Counsellors Code of silence



Counsellors may have to tell the police about child-abuse cases under a proposed law. But, argues Liz Duvent, whose daughter was sexually assaulted by her grandfather, this will deter victims from seeking help

 Six months ago my 16-year-old daughter told me she had been sexually abused by my father. She had been bottling up this appalling news for two years, and once she revealed it she fell apart.

Very slowly now, with vital help from a counsellor at a famous London clinic and a tutor at her state school, she is dragging her life back to normal. Results day next month will certainly show that her GCSE grades have suffered, but despite this her school has already agreed to let her do A levels.

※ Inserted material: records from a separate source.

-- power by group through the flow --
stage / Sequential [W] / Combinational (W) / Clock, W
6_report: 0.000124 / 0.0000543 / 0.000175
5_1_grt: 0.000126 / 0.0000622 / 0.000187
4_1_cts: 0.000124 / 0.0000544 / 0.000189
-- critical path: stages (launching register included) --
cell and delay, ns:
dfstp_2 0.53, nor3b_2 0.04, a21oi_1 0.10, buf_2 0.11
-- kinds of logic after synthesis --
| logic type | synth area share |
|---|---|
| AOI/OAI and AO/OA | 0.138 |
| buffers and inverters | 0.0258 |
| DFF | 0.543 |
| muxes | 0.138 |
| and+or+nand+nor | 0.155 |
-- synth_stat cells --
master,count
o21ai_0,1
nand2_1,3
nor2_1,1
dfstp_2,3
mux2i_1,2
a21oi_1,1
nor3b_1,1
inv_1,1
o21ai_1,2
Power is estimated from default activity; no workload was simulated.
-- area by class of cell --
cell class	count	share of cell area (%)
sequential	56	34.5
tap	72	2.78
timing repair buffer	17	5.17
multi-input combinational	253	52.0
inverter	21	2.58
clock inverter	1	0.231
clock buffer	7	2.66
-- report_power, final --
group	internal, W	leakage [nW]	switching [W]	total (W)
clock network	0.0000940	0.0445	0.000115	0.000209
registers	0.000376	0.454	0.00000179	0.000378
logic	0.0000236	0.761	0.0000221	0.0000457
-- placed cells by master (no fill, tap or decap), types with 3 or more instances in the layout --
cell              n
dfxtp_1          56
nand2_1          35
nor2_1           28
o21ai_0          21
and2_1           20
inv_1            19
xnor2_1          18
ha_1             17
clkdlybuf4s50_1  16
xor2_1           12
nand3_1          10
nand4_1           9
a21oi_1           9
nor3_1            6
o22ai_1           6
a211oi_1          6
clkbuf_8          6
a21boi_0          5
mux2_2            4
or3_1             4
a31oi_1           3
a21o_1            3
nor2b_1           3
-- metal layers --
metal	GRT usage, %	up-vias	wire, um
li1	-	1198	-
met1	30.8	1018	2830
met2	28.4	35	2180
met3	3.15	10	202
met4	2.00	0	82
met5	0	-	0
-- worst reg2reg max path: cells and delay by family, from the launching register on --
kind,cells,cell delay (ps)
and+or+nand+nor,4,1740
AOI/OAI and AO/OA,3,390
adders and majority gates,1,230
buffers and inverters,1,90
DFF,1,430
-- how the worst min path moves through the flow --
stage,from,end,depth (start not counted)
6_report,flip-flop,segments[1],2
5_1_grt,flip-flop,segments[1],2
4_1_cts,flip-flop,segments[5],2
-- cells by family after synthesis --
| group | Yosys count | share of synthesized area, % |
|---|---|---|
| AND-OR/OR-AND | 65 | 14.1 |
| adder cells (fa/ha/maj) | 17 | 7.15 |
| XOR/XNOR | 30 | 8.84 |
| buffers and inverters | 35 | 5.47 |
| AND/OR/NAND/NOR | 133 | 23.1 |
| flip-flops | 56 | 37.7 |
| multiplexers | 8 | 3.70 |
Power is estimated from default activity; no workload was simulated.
$ cat design/flow/run.sh
#!/bin/bash
# OpenROAD 26Q1-2900-gdf79404cd8, Yosys 0.63+post, stock flow scripts
make -C /OpenROAD-flow-scripts/flow DESIGN_CONFIG=/design/flow/config.mk WORK_HOME=/design/flow/orfs finish
$ cat design/flow/config.mk
export PLATFORM = sky130hd
export DESIGN_NAME = fir_filter_structural
export DESIGN_NICKNAME = fir_filter_structural
export VERILOG_FILES = /design/flow/design.v
export SDC_FILE = /design/flow/constraint.sdc
export NUM_CORES = 4
export LEC_CHECK = 1
export CORE_UTILIZATION = 50
$ cat design/flow/constraint.sdc
current_design fir_filter_structural

set clk_period 16.3
set clk_io_pct 0.2

create_clock -name clk0 -period $clk_period [get_ports {clk}]

set non_clock_inputs [all_inputs -no_clocks]
set_input_delay [expr $clk_period * $clk_io_pct] -clock clk0 $non_clock_inputs
set_output_delay [expr $clk_period * $clk_io_pct] -clock clk0 [all_outputs]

Yet the help she is getting was almost denied her by a combination of the existing guidelines about dealing with abuse and the statutory obligation that proposed new child protection legislation may place on professionals. Institutions are tightening their guidelines to reflect what is expected to be included in a green paper from the minister for children, Margaret Hodge, this autumn. The indications are that it will become an offence for professionals told of abuse not to report it to their area's child-protection teams, which include police, social workers and other agencies. The Home Office is looking at the effects of similarlegislation in other countries.

The crucial professional flexibility from which our daughter is benefiting could be legislated out of existence. In their proper desire to ensure that perpetrators are stopped, our legislators are running a serious risk.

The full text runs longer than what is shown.